Records from a collection

+--

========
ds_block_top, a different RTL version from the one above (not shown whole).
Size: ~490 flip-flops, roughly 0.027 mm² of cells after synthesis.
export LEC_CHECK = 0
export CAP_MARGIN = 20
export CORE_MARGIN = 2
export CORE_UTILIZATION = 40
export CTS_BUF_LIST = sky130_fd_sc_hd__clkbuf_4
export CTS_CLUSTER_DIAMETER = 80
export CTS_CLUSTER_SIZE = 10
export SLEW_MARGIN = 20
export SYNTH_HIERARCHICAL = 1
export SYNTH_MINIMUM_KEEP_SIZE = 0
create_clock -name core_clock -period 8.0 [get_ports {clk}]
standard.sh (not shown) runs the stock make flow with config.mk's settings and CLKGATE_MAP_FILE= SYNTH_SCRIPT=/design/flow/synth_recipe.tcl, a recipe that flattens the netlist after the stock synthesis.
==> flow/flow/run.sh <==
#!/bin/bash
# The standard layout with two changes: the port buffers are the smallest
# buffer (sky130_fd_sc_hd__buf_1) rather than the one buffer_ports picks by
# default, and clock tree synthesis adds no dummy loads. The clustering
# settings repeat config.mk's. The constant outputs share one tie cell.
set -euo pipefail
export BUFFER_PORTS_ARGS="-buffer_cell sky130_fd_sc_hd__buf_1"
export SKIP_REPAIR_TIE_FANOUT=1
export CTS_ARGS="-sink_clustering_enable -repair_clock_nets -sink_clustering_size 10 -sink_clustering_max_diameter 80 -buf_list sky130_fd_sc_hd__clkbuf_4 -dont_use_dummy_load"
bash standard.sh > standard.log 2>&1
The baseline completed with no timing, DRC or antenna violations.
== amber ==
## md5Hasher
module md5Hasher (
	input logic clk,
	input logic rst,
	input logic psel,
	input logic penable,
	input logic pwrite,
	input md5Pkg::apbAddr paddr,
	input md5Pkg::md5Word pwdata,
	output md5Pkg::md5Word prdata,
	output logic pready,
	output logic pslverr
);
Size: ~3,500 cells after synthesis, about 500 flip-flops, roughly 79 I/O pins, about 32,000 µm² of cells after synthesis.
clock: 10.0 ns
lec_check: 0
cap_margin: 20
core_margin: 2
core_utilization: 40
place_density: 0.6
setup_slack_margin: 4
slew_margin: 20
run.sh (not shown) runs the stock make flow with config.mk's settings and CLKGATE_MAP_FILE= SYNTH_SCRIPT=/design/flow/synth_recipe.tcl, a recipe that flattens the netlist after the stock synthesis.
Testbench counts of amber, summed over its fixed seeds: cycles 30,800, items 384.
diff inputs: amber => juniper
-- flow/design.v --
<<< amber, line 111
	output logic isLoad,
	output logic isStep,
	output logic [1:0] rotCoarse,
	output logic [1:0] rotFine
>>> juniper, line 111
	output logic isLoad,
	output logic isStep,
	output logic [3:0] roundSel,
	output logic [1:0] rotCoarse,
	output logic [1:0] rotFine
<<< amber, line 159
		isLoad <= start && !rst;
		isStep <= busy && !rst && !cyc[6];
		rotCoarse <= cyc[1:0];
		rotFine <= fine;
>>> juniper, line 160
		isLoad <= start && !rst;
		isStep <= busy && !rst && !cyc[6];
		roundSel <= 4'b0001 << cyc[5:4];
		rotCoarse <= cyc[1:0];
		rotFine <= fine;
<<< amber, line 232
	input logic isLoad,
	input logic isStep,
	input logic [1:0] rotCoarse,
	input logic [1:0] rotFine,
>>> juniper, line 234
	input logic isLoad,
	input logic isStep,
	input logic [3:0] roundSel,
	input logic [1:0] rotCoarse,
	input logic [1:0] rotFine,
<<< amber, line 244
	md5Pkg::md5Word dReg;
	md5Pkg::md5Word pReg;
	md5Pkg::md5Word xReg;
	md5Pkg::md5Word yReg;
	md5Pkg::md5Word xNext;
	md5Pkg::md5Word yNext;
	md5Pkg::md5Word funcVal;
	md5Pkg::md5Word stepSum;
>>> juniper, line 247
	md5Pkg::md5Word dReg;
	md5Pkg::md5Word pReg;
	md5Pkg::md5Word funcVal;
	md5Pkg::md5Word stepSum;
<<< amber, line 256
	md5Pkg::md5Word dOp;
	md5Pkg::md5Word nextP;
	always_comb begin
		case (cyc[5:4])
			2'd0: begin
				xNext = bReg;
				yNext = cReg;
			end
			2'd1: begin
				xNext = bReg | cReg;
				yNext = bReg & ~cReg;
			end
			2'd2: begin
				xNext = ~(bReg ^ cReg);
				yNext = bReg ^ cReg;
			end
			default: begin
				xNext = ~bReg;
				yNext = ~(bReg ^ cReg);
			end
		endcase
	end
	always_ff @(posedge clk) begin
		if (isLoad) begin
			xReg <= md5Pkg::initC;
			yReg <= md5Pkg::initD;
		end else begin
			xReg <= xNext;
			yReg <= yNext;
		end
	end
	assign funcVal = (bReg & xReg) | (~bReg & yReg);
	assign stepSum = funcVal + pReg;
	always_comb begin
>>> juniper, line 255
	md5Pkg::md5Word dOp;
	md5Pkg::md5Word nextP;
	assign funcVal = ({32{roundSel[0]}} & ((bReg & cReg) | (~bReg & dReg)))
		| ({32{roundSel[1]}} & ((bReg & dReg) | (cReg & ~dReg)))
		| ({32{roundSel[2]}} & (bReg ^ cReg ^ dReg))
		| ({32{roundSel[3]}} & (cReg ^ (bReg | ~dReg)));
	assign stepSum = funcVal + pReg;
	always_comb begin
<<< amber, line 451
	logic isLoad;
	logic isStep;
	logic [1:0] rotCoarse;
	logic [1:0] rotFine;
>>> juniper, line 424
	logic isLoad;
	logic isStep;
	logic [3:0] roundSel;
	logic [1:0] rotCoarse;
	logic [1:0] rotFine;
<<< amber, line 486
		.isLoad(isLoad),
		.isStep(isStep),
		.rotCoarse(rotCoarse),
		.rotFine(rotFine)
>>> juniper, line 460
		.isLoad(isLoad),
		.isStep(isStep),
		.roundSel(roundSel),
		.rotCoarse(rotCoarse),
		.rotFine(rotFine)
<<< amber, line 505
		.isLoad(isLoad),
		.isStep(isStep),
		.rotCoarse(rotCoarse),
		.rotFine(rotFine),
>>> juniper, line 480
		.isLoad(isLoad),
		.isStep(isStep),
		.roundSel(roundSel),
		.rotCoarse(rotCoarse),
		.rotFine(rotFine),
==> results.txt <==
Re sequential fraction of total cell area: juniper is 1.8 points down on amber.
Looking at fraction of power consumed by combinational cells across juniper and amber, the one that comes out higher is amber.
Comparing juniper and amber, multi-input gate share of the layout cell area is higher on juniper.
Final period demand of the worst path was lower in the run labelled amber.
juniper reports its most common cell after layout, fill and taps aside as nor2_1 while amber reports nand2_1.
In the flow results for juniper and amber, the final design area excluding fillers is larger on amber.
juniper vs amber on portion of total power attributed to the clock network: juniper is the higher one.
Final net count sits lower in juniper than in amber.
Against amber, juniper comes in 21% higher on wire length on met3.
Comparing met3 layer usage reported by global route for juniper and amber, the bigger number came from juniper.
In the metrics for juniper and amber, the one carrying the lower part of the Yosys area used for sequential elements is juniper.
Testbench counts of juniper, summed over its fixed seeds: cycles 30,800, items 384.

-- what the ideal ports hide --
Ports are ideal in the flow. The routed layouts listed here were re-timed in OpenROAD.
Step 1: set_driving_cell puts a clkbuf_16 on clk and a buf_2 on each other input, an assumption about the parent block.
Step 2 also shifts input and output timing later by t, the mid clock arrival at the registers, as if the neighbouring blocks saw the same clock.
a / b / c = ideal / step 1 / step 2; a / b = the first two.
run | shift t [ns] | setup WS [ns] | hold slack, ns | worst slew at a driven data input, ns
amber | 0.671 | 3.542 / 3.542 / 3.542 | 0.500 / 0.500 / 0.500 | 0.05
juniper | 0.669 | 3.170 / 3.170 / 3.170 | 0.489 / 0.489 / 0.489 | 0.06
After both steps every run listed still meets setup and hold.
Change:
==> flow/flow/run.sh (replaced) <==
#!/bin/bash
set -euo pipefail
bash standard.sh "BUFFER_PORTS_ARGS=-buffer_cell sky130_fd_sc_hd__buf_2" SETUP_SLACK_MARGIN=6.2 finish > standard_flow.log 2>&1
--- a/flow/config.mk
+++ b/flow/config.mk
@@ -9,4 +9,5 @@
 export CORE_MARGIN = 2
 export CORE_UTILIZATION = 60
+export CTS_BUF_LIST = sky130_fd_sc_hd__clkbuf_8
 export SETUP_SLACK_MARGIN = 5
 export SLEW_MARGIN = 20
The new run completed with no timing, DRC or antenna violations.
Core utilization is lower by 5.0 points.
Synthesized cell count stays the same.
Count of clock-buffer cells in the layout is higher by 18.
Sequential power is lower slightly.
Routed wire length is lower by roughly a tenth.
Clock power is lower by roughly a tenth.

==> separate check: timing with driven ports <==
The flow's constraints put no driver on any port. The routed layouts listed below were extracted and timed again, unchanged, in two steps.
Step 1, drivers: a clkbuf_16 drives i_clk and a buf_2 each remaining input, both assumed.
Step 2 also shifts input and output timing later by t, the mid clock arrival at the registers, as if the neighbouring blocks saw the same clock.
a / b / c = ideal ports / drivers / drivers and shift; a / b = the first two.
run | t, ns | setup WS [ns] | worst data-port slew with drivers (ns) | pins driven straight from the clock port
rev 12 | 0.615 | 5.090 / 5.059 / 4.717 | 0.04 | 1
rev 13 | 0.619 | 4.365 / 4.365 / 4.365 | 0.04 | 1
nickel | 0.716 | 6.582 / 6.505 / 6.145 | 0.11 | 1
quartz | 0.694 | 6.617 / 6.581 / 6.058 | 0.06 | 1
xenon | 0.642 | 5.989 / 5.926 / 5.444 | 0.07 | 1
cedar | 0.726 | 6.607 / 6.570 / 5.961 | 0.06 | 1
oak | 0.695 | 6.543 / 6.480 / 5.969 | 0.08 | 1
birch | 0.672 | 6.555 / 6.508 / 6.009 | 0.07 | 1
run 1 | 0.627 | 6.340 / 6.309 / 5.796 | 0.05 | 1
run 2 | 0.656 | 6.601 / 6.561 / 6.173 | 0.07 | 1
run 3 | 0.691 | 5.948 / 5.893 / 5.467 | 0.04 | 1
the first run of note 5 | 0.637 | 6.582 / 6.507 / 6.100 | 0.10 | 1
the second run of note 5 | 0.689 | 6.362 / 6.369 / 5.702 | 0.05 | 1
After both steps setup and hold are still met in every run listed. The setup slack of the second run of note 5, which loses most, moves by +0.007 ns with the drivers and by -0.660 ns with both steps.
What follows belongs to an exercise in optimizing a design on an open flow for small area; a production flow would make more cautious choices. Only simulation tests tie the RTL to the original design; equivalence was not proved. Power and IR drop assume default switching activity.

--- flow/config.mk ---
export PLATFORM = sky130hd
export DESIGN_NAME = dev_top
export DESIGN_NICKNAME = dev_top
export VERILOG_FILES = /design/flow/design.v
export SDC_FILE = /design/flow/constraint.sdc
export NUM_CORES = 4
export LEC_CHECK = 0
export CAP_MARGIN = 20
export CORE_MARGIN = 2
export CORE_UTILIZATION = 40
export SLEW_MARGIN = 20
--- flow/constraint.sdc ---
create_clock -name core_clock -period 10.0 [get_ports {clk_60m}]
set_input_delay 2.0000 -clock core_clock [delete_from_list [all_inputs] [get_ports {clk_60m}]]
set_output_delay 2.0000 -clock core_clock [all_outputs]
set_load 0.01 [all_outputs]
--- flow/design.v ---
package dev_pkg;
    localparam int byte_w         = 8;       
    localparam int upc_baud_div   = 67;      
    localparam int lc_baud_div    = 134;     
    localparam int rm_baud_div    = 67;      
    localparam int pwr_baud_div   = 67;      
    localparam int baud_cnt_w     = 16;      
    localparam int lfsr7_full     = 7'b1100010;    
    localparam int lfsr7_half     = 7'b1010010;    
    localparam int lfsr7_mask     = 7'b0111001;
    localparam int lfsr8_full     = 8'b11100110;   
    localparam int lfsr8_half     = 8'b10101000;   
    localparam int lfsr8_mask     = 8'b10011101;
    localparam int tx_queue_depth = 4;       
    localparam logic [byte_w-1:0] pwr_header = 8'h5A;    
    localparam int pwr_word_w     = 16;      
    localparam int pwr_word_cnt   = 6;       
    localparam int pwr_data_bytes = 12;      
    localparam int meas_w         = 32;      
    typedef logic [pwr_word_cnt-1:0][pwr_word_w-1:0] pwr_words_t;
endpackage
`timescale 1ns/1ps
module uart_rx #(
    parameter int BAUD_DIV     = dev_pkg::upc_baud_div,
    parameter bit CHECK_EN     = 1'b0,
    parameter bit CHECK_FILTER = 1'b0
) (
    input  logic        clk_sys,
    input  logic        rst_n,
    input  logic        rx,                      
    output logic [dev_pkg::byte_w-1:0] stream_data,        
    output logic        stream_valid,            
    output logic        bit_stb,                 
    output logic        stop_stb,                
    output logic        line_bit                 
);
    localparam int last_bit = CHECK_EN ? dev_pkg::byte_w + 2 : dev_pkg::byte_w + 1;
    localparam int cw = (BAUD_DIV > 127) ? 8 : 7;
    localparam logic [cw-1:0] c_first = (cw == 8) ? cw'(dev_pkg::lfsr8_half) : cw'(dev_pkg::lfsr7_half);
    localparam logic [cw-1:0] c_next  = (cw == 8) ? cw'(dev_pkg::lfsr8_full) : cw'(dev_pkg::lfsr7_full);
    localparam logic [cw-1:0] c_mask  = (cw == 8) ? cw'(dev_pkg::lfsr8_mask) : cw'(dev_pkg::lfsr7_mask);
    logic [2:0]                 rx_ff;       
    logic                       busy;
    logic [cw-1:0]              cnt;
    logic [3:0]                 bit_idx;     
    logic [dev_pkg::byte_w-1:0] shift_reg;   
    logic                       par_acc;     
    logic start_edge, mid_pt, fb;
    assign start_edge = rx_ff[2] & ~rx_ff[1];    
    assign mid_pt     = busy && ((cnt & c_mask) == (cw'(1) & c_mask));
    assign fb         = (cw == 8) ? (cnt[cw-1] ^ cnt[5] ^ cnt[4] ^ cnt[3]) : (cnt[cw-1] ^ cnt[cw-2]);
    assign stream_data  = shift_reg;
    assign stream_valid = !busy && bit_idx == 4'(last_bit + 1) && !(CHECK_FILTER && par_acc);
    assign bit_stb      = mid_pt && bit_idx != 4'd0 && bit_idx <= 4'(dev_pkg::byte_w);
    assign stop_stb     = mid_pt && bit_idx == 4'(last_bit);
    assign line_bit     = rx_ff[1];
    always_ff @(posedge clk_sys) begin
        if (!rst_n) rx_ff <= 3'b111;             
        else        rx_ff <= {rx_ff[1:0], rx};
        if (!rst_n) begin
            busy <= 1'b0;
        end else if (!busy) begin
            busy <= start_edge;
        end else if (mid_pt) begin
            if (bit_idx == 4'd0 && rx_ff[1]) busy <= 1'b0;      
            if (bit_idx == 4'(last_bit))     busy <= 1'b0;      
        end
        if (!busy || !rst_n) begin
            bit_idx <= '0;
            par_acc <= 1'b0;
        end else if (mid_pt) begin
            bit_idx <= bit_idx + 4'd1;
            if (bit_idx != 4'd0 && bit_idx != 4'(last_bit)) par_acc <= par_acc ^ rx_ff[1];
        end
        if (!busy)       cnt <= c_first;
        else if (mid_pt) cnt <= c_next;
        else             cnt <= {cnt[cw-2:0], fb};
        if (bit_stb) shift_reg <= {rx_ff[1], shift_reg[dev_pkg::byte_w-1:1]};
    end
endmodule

+--

■ **HOW TO COMPLETE THIS TASK**
Would you print, exactly as written, every line above from the one holding "run | t, ns" through the one holding "the first run", with both included and no other lines?

■ **TASK RESPONSE**
run | t, ns | setup WS [ns] | worst data-port slew with drivers (ns) | pins driven straight from the clock port
rev 12 | 0.615 | 5.090 / 5.059 / 4.717 | 0.04 | 1
rev 13 | 0.619 | 4.365 / 4.365 / 4.365 | 0.04 | 1
nickel | 0.716 | 6.582 / 6.505 / 6.145 | 0.11 | 1
quartz | 0.694 | 6.617 / 6.581 / 6.058 | 0.06 | 1
xenon | 0.642 | 5.989 / 5.926 / 5.444 | 0.07 | 1
cedar | 0.726 | 6.607 / 6.570 / 5.961 | 0.06 | 1
oak | 0.695 | 6.543 / 6.480 / 5.969 | 0.08 | 1
birch | 0.672 | 6.555 / 6.508 / 6.009 | 0.07 | 1
run 1 | 0.627 | 6.340 / 6.309 / 5.796 | 0.05 | 1
run 2 | 0.656 | 6.601 / 6.561 / 6.173 | 0.07 | 1
run 3 | 0.691 | 5.948 / 5.893 / 5.467 | 0.04 | 1
the first run of note 5 | 0.637 | 6.582 / 6.507 / 6.100 | 0.10 | 1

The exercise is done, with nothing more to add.